Quantitative Ecologist

Time series similiarity search: New paper and R package rucrdtw

CRAN_Status_Badge Peer Reviewed Software status

I am very happy to announce a new software paper and R package published today in The Journal of Open Source Software and on CRAN. rucrdtw is a wrapper for the UCR Suite, a C++ library for very fast time series similarity searches under dynamic time warping (DTW).

Dynamic Time Warping (DTW) methods provide algorithms to optimally map a given time series onto all or part of another time series (Berndt and Clifford 1994). The remaining cumulative distance between the series after the alignement is a useful distance metric in time series data mining applications for tasks such as classification, clustering, and anomaly detection.

Calculating a DTW alignment is computationally relatively expensive, and as a consequence DTW is often a bottleneck in time series data mining applications.

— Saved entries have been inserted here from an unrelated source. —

--- src/core/adcsr_edge_sync.sv ---
// Two-stage synchroniser with rising-edge detect for a pin input
`timescale 1ns/1ps
module adcsr_edge_sync (
  input  wire logic pclk,
  input  wire logic presetn,
  input  wire logic pin_in,
  output logic      rise
);
  import adcsr_pkg::*;

  adcsr_sync_state_t s_ff;
  adcsr_sync_state_t nxt_s;

  // ---------------------------------------------------------------
  // First stage feeds only the second; edge uses stages two and three
  // ---------------------------------------------------------------
  always_comb begin
    nxt_s    = s_ff;
    nxt_s.s1 = pin_in;
    nxt_s.s2 = s_ff.s1;
    nxt_s.s3 = s_ff.s2;
  end

  always_ff @(posedge pclk or negedge presetn) begin
    if (!presetn) begin
      s_ff <= '0;
    end else begin
      s_ff <= nxt_s;
    end
  end

  assign rise = s_ff.s2 & ~s_ff.s3;
endmodule

--- src/core/adcsr_regs.sv ---
// Converter control, status, result and coefficient registers on APB
`timescale 1ns/1ps
`include "adcsr_defs.svh"
module adcsr_regs (
  input  wire logic                       pclk,
  input  wire logic                       presetn,
  input  wire logic                       psel,
  input  wire logic                       penable,
  input  wire logic                       pwrite,
  input  wire logic [31:0]                paddr,
  input  wire logic [31:0]                pwdata,
  input  wire logic [3:0]                 pstrb,
  output logic      [31:0]                prdata,
  output logic                            pready,
  output logic                            pslverr,
  output adcsr_pkg::adcsr_core_cmd_t      core_cmd,
  input  wire adcsr_pkg::adcsr_core_res_t core_res,
  input  wire logic                       timer_zero_overflow_trigger,
  input  wire logic                       timer_one_overflow_trigger,
  input  wire logic                       port0_pin3_trigger,
  output logic                            irq,
  output logic                            dma_req,
  input  wire logic                       dma_ack
);
  import adcsr_pkg::*;

  adcsr_state_t s_ff;
  adcsr_state_t nxt_s;
  logic         pin_rise;
  logic         setup_ph;
  logic         access_ph;
  adcsr_sel_t   sel;
  logic         wr_acc;
  logic         rd_acc;
  logic         sw_start_wr;
  logic         trig;
  logic         start_ok;

  // ---------------------------------------------------------------
  // Address decode
  // ---------------------------------------------------------------
  function automatic adcsr_sel_t decode(input logic [31:0] a);
    adcsr_sel_t r;
    r = ADCSR_SEL_NONE;
    case (a)
      `ADCSR_ADDR_CTRL:   r = ADCSR_SEL_CTRL;
      `ADCSR_ADDR_STATUS: r = ADCSR_SEL_STATUS;
      `ADCSR_ADDR_RESULT: r = ADCSR_SEL_RESULT;
      `ADCSR_ADDR_GAIN:   r = ADCSR_SEL_GAIN;
      `ADCSR_ADDR_OFFSET: r = ADCSR_SEL_OFFSET;
      default:            r = ADCSR_SEL_NONE;
    endcase
    return r;
  endfunction

  // Byte-lane merge for the sixteen-bit registers
  function automatic logic [`ADCSR_COEF_W-1:0] merge16(
    input logic [`ADCSR_COEF_W-1:0] old,
    input logic [31:0]              wd,
    input logic [3:0]               st
  );
    logic [`ADCSR_COEF_W-1:0] r;
    r = old;
    if (st[0]) begin
      r[7:0] = wd[7:0];
    end
    if (st[1]) begin
      r[15:8] = wd[15:8];
    end
    return r;
  endfunction

  // ---------------------------------------------------------------
  // Pin trigger synchroniser
  // ---------------------------------------------------------------
  adcsr_edge_sync u_pin_sync (
    .pclk    (pclk),
    .presetn (presetn),
    .pin_in  (port0_pin3_trigger),
    .rise    (pin_rise)
  );

  // ---------------------------------------------------------------
  // Bus phase and transfer qualifiers
  // ---------------------------------------------------------------
  assign setup_ph  = psel & ~penable;
  assign access_ph = psel & penable;
  assign sel       = decode(paddr);
  assign wr_acc    = access_ph & pwrite;
  assign rd_acc    = access_ph & ~pwrite;

  // Start write counts only when the written mode is software trigger
  assign sw_start_wr = wr_acc && (sel == ADCSR_SEL_CTRL) && pstrb[0]
                       && pwdata[`ADCSR_START_BIT]
                       && (pwdata[`ADCSR_MODE_HI:`ADCSR_MODE_LO] == `ADCSR_MODE_SOFT);

  // ---------------------------------------------------------------
  // Trigger source selection
  // ---------------------------------------------------------------
  always_comb begin
    case (s_ff.ctrl.trigger_select)
      `ADCSR_MODE_SOFT: trig = sw_start_wr;
      `ADCSR_MODE_CONTINUOUS_CONVERT: trig = 1'b1;
      `ADCSR_MODE_T0:   trig = timer_zero_overflow_trigger;
      `ADCSR_MODE_T1:   trig = timer_one_overflow_trigger;
      `ADCSR_MODE_PIN:  trig = pin_rise;
      default:          trig = 1'b0;
    endcase
  end

  // Converter must be powered and idle to accept a new start
  assign start_ok = trig & ~s_ff.ctrl.converter_disable & ~s_ff.busy;

  // ---------------------------------------------------------------
  // Next-state logic
  // ---------------------------------------------------------------
  always_comb begin
    nxt_s             = s_ff;
    nxt_s.start_pulse = 1'b0;
    nxt_s.irq_pulse   = 1'b0;

    // Read data and error are captured in the setup phase
    if (setup_ph) begin
      nxt_s.slverr = (sel == ADCSR_SEL_NONE);
      case (sel)
        ADCSR_SEL_CTRL:   nxt_s.prdata = {24'h000000, s_ff.ctrl};
        ADCSR_SEL_STATUS: nxt_s.prdata = {31'h00000000, s_ff.ready};
        ADCSR_SEL_RESULT: nxt_s.prdata = {16'h0000, 2'h0, s_ff.result, 2'h0};
        ADCSR_SEL_GAIN:   nxt_s.prdata = {16'h0000, s_ff.gain};
        ADCSR_SEL_OFFSET: nxt_s.prdata = {16'h0000, s_ff.offset};
        default:          nxt_s.prdata = 32'h00000000;
      endcase
    end

    // Register writes; start bit keeps the written value
    if (wr_acc) begin
      case (sel)
        ADCSR_SEL_CTRL: begin
          if (pstrb[0]) begin
            nxt_s.ctrl = adcsr_ctrl_t'(pwdata[`ADCSR_CTRL_W-1:0]);
          end
        end
        ADCSR_SEL_GAIN:   nxt_s.gain   = merge16(s_ff.gain, pwdata, pstrb);
        ADCSR_SEL_OFFSET: nxt_s.offset = merge16(s_ff.offset, pwdata, pstrb);
        default: begin
        end
      endcase
    end

    // Reading the result clears ready
    if (rd_acc && (sel == ADCSR_SEL_RESULT)) begin
      nxt_s.ready = 1'b0;
    end

    // Power-down clears ready and abandons any conversion in flight
    if (nxt_s.ctrl.converter_disable) begin
      nxt_s.ready = 1'b0;
      nxt_s.busy  = 1'b0;
    end

    if (dma_ack) begin
      nxt_s.dma_req = 1'b0;
    end

    // New result; sets win over same-cycle clears
    if (core_res.done && !s_ff.ctrl.converter_disable) begin
      nxt_s.result    = core_res.data;
      nxt_s.ready     = 1'b1;
      nxt_s.busy      = 1'b0;
      nxt_s.irq_pulse = s_ff.ctrl.interrupt_enable_bit;
      if (s_ff.ctrl.dma_enable) begin
        nxt_s.dma_req = 1'b1;
      end
    end

    if (start_ok && !core_res.done) begin
      nxt_s.busy        = 1'b1;
      nxt_s.start_pulse = 1'b1;
    end
  end

  // ---------------------------------------------------------------
  // State register
  // ---------------------------------------------------------------
  always_ff @(posedge pclk or negedge presetn) begin
    if (!presetn) begin
      s_ff             <= '0;
      s_ff.ctrl        <= adcsr_ctrl_t'(`ADCSR_CTRL_RST);
      s_ff.ready       <= `ADCSR_STATUS_RST;
      s_ff.result      <= `ADCSR_RESULT_RST;
      s_ff.gain        <= `ADCSR_COEF_RST;
      s_ff.offset      <= `ADCSR_COEF_RST;
    end else begin
      s_ff <= nxt_s;
    end
  end

  // ---------------------------------------------------------------
  // Outputs
  // ---------------------------------------------------------------
  assign prdata                        = s_ff.prdata;
  assign pready                        = access_ph;
  assign pslverr                       = access_ph & s_ff.slverr;
  // One driver for the whole command struct
  assign core_cmd = '{start:                s_ff.start_pulse,
                      power_down:           s_ff.ctrl.converter_disable,
                      reference_buffer_off: s_ff.ctrl.reference_buffer_off};
  assign irq                           = s_ff.irq_pulse;
  assign dma_req                       = s_ff.dma_req;
endmodule

--- config.mk ---
export PLATFORM = sky130hd
export DESIGN_NAME = adcsr_regs
export DESIGN_NICKNAME = d
export VERILOG_FILES = /design/src/pkg/adcsr_pkg.sv /design/src/core/adcsr_edge_sync.sv /design/src/core/adcsr_regs.sv
export VERILOG_INCLUDE_DIRS = /design/src /design/src/pkg
export SDC_FILE = /design/constraint.sdc
export NUM_CORES = 1
export LEC_CHECK = 0
export BUFFER_PORTS_ARGS = -buffer_cell sky130_fd_sc_hd__buf_2
export CAP_MARGIN = 20
export CORE_MARGIN = 1
export CORE_UTILIZATION = 40
export CTS_CLUSTER_DIAMETER = 40
export DETAILED_ROUTE_END_ITERATION = 16
export PLACE_DENSITY = 0.75
export SYNTH_ARGS = -nofsm -noshare
export SYNTH_HDL_FRONTEND = slang
export SYNTH_SLANG_ARGS = --single-unit
export TNS_END_PERCENT = 20
--- constraint.sdc ---
create_clock -name pclk -period 1.9 [get_ports pclk]
set_clock_uncertainty 0.1 [all_clocks]
set_input_delay 0.57 -clock pclk [delete_from_list [all_inputs] [get_ports pclk]]
set_output_delay 0.57 -clock pclk [all_outputs]
set_load 0.02 [all_outputs]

The UCR Suite (Rakthanmanon et al. 2012) provides a highly optimized algorithm for best-match subsequence searches that avoids unnecessary distance computations and thereby enables fast DTW and Euclidean Distance queries even in data sets containing trillions of observations.

Figure 1: UCR DTW is approximately 3 orders of magnitude faster than a naive sliding-window search using DTW distance.

A broad suite of DTW algorithms is implemented in R in the dtw package (Giorgino 2009). The rucrdtw R package provides complementary functionality for fast similarity searches by providing R bindings for the UCR Suite via Rcpp (Eddelbuettel and Francois 2011). In addition to queries and data stored in text files, rucrdtw also implements methods for queries and/or data that are held in memory as R objects, as well as a method to do fast similarity searches against reference libraries of time series.

References

Berndt, Donald J, and James Clifford. 1994. “Using Dynamic Time Warping to Find Patterns in Time Series.” In KDD Workshop, 10:359–70. 16. AAAI. http://www.aaai.org/Library/Workshops/1994/ws94-03-031.php.

Eddelbuettel, Dirk, and Romain Francois. 2011. “Rcpp: Seamless R and C++ Integration.” Journal of Statistical Software 40 (1): 1–18. doi:10.18637/jss.v040.i08.

Giorgino, Toni. 2009. “Computing and Visualizing Dynamic Time Warping Alignments in R: The Dtw Package.” Journal of Statistical Software 31 (7): 1–24. doi:10.18637/jss.v031.i07.

Rakthanmanon, Thanawin, Bilson Campana, Abdullah Mueen, Gustavo Batista, Brandon Westover, Qiang Zhu, Jesin Zakaria, and Eamonn Keogh. 2012. “Searching and Mining Trillions of Time Series Subsequences Under Dynamic Time Warping.” In Proceedings of the 18th ACM SIGKDD International Conference on Knowledge Discovery and Data Mining, 262–70. ACM. doi:10.1145/2339530.2339576.